● PROBLEM REQUIREMENTS
Look through the entries below and return all lines including the word "every".

● Saved data entries
= = =

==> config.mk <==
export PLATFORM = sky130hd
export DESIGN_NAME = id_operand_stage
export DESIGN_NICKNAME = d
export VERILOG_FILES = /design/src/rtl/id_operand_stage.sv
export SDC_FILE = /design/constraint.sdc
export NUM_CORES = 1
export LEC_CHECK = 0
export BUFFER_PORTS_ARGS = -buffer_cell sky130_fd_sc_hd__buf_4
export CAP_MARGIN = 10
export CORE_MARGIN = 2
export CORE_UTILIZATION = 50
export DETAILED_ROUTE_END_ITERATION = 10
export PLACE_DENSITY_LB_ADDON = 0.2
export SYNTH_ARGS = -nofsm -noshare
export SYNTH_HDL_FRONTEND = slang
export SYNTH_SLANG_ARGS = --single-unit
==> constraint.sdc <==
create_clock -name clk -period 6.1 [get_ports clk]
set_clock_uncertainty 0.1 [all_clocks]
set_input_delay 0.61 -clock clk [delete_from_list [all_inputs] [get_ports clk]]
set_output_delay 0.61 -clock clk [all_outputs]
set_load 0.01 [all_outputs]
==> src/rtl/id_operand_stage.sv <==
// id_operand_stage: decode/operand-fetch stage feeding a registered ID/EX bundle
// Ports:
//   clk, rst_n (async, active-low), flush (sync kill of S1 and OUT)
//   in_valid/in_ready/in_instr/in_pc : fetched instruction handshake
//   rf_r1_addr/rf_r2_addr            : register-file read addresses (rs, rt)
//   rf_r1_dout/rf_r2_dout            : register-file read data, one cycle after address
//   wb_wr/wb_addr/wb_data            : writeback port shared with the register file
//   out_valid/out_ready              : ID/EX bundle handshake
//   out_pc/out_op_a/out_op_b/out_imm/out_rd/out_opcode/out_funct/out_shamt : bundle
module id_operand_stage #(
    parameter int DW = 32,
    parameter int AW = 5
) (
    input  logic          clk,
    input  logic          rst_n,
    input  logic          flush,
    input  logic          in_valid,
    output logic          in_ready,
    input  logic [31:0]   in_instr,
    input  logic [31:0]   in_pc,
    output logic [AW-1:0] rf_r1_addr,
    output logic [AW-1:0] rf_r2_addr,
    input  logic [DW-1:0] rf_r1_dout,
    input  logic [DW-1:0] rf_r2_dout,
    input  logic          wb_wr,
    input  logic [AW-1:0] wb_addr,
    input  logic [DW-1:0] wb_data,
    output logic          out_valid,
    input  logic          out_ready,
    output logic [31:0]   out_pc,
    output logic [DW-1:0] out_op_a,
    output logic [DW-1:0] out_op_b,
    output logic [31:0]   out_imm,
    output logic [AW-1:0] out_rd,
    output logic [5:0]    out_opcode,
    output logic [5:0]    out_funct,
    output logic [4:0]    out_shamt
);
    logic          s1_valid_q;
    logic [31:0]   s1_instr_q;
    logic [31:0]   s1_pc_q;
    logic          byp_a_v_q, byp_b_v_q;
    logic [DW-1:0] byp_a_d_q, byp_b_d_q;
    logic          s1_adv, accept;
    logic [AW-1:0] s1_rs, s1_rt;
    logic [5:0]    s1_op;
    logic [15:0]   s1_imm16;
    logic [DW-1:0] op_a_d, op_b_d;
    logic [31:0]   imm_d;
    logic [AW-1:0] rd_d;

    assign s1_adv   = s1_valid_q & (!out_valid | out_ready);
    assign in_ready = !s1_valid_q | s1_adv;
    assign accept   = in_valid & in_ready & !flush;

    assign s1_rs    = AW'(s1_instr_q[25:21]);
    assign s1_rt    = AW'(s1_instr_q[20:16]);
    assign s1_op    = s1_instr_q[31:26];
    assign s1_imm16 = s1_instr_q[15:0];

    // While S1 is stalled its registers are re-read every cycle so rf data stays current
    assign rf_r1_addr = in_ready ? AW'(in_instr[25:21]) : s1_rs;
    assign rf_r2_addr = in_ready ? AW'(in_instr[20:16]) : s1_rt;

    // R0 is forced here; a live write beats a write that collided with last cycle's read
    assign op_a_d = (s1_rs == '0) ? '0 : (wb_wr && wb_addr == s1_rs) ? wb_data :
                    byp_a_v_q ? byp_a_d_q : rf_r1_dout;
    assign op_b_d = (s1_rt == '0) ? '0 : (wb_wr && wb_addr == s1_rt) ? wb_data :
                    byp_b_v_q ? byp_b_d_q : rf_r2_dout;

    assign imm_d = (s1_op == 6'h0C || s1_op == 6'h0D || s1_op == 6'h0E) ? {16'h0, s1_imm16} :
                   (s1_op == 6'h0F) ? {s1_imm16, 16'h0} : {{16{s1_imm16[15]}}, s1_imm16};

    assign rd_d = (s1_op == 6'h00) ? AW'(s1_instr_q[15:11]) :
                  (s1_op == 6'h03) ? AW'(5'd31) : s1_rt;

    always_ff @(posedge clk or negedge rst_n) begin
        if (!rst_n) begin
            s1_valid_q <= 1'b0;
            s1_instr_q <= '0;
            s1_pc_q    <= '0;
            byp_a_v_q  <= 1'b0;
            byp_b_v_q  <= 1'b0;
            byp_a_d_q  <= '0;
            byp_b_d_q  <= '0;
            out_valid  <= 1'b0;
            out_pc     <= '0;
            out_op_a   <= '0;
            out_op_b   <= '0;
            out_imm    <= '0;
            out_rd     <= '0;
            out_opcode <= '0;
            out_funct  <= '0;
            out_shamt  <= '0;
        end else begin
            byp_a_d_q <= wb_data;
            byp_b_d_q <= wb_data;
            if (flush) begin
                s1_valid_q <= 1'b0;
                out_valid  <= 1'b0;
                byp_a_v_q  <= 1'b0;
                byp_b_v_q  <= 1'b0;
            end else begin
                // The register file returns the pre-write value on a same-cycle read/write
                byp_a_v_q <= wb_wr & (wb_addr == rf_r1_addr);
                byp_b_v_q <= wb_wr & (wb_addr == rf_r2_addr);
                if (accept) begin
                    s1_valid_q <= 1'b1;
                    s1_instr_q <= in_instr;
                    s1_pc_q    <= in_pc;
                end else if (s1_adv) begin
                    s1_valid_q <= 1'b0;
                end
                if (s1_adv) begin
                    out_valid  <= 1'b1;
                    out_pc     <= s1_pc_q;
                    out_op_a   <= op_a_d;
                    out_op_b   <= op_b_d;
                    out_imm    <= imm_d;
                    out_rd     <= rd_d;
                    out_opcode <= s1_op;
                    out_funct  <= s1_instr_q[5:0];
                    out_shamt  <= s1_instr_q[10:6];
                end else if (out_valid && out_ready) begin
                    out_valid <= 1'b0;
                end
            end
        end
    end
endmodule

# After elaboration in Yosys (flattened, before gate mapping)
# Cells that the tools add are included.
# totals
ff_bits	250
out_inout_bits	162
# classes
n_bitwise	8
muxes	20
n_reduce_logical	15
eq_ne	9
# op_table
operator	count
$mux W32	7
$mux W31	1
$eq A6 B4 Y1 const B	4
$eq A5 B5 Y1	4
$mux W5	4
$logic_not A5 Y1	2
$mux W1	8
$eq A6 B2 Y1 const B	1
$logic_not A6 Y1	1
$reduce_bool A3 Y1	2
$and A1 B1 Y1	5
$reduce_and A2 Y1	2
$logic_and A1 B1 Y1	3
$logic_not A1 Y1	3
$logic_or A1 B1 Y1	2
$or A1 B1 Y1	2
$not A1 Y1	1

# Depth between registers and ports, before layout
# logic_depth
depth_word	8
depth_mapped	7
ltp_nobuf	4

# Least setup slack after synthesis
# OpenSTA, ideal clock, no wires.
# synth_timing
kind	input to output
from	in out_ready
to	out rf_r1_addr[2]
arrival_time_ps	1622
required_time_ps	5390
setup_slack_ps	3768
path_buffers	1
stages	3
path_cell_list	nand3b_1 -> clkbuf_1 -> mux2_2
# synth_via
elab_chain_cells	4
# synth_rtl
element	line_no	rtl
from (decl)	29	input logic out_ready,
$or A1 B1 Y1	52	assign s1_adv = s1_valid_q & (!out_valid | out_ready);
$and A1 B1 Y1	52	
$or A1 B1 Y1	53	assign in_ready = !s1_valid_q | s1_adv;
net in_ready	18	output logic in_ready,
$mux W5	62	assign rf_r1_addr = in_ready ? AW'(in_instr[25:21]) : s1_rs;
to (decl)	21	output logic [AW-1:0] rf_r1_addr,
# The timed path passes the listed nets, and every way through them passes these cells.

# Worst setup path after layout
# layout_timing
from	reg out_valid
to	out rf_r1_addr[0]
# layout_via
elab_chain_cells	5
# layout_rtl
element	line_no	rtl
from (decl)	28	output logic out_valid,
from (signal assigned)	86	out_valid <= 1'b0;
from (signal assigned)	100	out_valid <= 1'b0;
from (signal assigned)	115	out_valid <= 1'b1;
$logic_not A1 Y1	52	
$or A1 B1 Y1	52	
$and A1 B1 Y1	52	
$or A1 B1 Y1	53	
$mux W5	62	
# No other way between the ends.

= = =

● YOUR RESPONSE
    // While S1 is stalled its registers are re-read every cycle so rf data stays current
# The timed path passes the listed nets, and every way through them passes these cells.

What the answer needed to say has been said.